[Stored items]
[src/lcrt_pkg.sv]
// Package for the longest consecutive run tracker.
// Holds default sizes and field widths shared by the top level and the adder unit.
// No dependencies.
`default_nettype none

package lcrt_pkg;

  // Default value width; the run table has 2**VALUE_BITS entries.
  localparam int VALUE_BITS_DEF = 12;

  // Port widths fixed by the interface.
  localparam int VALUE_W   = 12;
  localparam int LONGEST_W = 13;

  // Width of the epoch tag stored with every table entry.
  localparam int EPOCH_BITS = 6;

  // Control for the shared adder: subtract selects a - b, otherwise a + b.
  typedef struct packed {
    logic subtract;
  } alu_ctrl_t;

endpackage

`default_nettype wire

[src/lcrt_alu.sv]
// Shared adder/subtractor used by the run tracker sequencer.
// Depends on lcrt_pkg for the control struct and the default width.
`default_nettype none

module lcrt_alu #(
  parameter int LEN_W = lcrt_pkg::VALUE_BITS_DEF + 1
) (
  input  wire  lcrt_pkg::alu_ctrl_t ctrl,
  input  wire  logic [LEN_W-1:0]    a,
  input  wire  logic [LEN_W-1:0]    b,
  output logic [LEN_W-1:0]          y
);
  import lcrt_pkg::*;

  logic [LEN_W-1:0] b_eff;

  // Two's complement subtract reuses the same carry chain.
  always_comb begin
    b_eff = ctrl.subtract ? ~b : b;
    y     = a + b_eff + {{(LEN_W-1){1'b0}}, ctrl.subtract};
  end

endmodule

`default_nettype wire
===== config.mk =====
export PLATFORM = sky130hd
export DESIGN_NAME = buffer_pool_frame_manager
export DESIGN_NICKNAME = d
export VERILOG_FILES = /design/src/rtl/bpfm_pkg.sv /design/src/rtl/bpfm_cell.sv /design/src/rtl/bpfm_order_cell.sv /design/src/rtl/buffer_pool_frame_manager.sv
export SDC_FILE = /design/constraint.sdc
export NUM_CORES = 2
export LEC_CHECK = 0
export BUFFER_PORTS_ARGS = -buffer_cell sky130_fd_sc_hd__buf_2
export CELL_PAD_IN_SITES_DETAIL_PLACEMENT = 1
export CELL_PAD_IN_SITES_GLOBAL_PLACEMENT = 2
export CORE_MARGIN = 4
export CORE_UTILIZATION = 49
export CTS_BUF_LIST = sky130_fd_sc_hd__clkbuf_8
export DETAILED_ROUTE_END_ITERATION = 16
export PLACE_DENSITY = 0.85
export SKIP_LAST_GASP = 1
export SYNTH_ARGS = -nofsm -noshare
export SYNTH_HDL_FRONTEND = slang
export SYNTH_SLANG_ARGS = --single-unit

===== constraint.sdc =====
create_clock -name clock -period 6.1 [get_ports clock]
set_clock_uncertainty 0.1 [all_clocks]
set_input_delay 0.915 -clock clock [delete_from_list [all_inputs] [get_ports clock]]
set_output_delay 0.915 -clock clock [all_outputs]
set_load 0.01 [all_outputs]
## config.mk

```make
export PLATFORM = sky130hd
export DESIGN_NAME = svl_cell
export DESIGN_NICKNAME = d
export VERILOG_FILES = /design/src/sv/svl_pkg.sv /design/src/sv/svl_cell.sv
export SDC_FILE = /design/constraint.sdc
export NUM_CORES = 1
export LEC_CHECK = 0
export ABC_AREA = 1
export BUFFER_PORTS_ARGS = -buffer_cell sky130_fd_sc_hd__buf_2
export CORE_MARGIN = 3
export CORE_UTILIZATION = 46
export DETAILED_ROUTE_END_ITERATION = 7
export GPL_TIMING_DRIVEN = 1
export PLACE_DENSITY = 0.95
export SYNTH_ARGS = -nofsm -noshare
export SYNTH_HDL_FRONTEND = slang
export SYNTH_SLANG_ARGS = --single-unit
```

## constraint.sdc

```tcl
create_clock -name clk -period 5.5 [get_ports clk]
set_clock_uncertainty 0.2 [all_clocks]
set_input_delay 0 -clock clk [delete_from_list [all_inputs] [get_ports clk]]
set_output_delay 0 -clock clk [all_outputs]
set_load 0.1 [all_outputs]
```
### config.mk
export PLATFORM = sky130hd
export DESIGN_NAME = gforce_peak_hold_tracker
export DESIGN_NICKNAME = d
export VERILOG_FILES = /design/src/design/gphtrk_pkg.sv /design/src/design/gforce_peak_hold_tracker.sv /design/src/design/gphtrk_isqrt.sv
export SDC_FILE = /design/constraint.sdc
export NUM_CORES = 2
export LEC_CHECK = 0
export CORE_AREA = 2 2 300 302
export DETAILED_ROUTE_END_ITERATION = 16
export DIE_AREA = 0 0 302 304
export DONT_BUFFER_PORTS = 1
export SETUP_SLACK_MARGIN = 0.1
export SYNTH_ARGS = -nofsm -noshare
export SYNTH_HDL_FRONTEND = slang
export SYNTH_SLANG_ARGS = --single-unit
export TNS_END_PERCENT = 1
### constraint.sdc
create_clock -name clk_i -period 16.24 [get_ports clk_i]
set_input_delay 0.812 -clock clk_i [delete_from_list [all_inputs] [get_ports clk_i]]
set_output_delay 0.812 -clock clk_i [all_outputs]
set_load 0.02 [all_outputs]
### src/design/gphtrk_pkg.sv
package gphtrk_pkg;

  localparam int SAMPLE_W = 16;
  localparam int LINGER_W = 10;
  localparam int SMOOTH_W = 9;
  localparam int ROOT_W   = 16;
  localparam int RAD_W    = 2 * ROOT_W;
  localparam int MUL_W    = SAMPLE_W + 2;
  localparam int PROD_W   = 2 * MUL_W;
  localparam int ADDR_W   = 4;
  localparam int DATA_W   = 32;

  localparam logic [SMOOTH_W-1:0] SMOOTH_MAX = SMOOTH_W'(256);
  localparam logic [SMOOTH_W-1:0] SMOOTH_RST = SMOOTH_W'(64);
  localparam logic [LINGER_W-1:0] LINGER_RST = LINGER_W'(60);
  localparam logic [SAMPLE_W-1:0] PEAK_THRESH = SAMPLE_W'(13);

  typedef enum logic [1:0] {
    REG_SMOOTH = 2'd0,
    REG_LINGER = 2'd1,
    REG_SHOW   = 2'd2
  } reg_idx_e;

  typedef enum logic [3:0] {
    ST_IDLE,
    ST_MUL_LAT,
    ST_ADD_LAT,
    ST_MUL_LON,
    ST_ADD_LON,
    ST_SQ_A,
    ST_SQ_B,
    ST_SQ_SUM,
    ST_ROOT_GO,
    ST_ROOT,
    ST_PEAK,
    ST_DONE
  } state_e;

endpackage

[Exercise details] Would you copy the data exactly as shown above?

[Exercise response]
[src/lcrt_pkg.sv]
// Package for the longest consecutive run tracker.
// Holds default sizes and field widths shared by the top level and the adder unit.
// No dependencies.
`default_nettype none

package lcrt_pkg;

  // Default value width; the run table has 2**VALUE_BITS entries.
  localparam int VALUE_BITS_DEF = 12;

  // Port widths fixed by the interface.
  localparam int VALUE_W   = 12;
  localparam int LONGEST_W = 13;

  // Width of the epoch tag stored with every table entry.
  localparam int EPOCH_BITS = 6;

  // Control for the shared adder: subtract selects a - b, otherwise a + b.
  typedef struct packed {
    logic subtract;
  } alu_ctrl_t;

endpackage

`default_nettype wire

[src/lcrt_alu.sv]
// Shared adder/subtractor used by the run tracker sequencer.
// Depends on lcrt_pkg for the control struct and the default width.
`default_nettype none

module lcrt_alu #(
  parameter int LEN_W = lcrt_pkg::VALUE_BITS_DEF + 1
) (
  input  wire  lcrt_pkg::alu_ctrl_t ctrl,
  input  wire  logic [LEN_W-1:0]    a,
  input  wire  logic [LEN_W-1:0]    b,
  output logic [LEN_W-1:0]          y
);
  import lcrt_pkg::*;

  logic [LEN_W-1:0] b_eff;

  // Two's complement subtract reuses the same carry chain.
  always_comb begin
    b_eff = ctrl.subtract ? ~b : b;
    y     = a + b_eff + {{(LEN_W-1){1'b0}}, ctrl.subtract};
  end

endmodule

`default_nettype wire
===== config.mk =====
export PLATFORM = sky130hd
export DESIGN_NAME = buffer_pool_frame_manager
export DESIGN_NICKNAME = d
export VERILOG_FILES = /design/src/rtl/bpfm_pkg.sv /design/src/rtl/bpfm_cell.sv /design/src/rtl/bpfm_order_cell.sv /design/src/rtl/buffer_pool_frame_manager.sv
export SDC_FILE = /design/constraint.sdc
export NUM_CORES = 2
export LEC_CHECK = 0
export BUFFER_PORTS_ARGS = -buffer_cell sky130_fd_sc_hd__buf_2
export CELL_PAD_IN_SITES_DETAIL_PLACEMENT = 1
export CELL_PAD_IN_SITES_GLOBAL_PLACEMENT = 2
export CORE_MARGIN = 4
export CORE_UTILIZATION = 49
export CTS_BUF_LIST = sky130_fd_sc_hd__clkbuf_8
export DETAILED_ROUTE_END_ITERATION = 16
export PLACE_DENSITY = 0.85
export SKIP_LAST_GASP = 1
export SYNTH_ARGS = -nofsm -noshare
export SYNTH_HDL_FRONTEND = slang
export SYNTH_SLANG_ARGS = --single-unit

===== constraint.sdc =====
create_clock -name clock -period 6.1 [get_ports clock]
set_clock_uncertainty 0.1 [all_clocks]
set_input_delay 0.915 -clock clock [delete_from_list [all_inputs] [get_ports clock]]
set_output_delay 0.915 -clock clock [all_outputs]
set_load 0.01 [all_outputs]
## config.mk

```make
export PLATFORM = sky130hd
export DESIGN_NAME = svl_cell
export DESIGN_NICKNAME = d
export VERILOG_FILES = /design/src/sv/svl_pkg.sv /design/src/sv/svl_cell.sv
export SDC_FILE = /design/constraint.sdc
export NUM_CORES = 1
export LEC_CHECK = 0
export ABC_AREA = 1
export BUFFER_PORTS_ARGS = -buffer_cell sky130_fd_sc_hd__buf_2
export CORE_MARGIN = 3
export CORE_UTILIZATION = 46
export DETAILED_ROUTE_END_ITERATION = 7
export GPL_TIMING_DRIVEN = 1
export PLACE_DENSITY = 0.95
export SYNTH_ARGS = -nofsm -noshare
export SYNTH_HDL_FRONTEND = slang
export SYNTH_SLANG_ARGS = --single-unit
```

## constraint.sdc

```tcl
create_clock -name clk -period 5.5 [get_ports clk]
set_clock_uncertainty 0.2 [all_clocks]
set_input_delay 0 -clock clk [delete_from_list [all_inputs] [get_ports clk]]
set_output_delay 0 -clock clk [all_outputs]
set_load 0.1 [all_outputs]
```
### config.mk
export PLATFORM = sky130hd
export DESIGN_NAME = gforce_peak_hold_tracker
export DESIGN_NICKNAME = d
export VERILOG_FILES = /design/src/design/gphtrk_pkg.sv /design/src/design/gforce_peak_hold_tracker.sv /design/src/design/gphtrk_isqrt.sv
export SDC_FILE = /design/constraint.sdc
export NUM_CORES = 2
export LEC_CHECK = 0
export CORE_AREA = 2 2 300 302
export DETAILED_ROUTE_END_ITERATION = 16
export DIE_AREA = 0 0 302 304
export DONT_BUFFER_PORTS = 1
export SETUP_SLACK_MARGIN = 0.1
export SYNTH_ARGS = -nofsm -noshare
export SYNTH_HDL_FRONTEND = slang
export SYNTH_SLANG_ARGS = --single-unit
export TNS_END_PERCENT = 1
### constraint.sdc
create_clock -name clk_i -period 16.24 [get_ports clk_i]
set_input_delay 0.812 -clock clk_i [delete_from_list [all_inputs] [get_ports clk_i]]
set_output_delay 0.812 -clock clk_i [all_outputs]
set_load 0.02 [all_outputs]
### src/design/gphtrk_pkg.sv
package gphtrk_pkg;

  localparam int SAMPLE_W = 16;
  localparam int LINGER_W = 10;
  localparam int SMOOTH_W = 9;
  localparam int ROOT_W   = 16;
  localparam int RAD_W    = 2 * ROOT_W;
  localparam int MUL_W    = SAMPLE_W + 2;
  localparam int PROD_W   = 2 * MUL_W;
  localparam int ADDR_W   = 4;
  localparam int DATA_W   = 32;

  localparam logic [SMOOTH_W-1:0] SMOOTH_MAX = SMOOTH_W'(256);
  localparam logic [SMOOTH_W-1:0] SMOOTH_RST = SMOOTH_W'(64);
  localparam logic [LINGER_W-1:0] LINGER_RST = LINGER_W'(60);
  localparam logic [SAMPLE_W-1:0] PEAK_THRESH = SAMPLE_W'(13);

  typedef enum logic [1:0] {
    REG_SMOOTH = 2'd0,
    REG_LINGER = 2'd1,
    REG_SHOW   = 2'd2
  } reg_idx_e;

  typedef enum logic [3:0] {
    ST_IDLE,
    ST_MUL_LAT,
    ST_ADD_LAT,
    ST_MUL_LON,
    ST_ADD_LON,
    ST_SQ_A,
    ST_SQ_B,
    ST_SQ_SUM,
    ST_ROOT_GO,
    ST_ROOT,
    ST_PEAK,
    ST_DONE
  } state_e;

endpackage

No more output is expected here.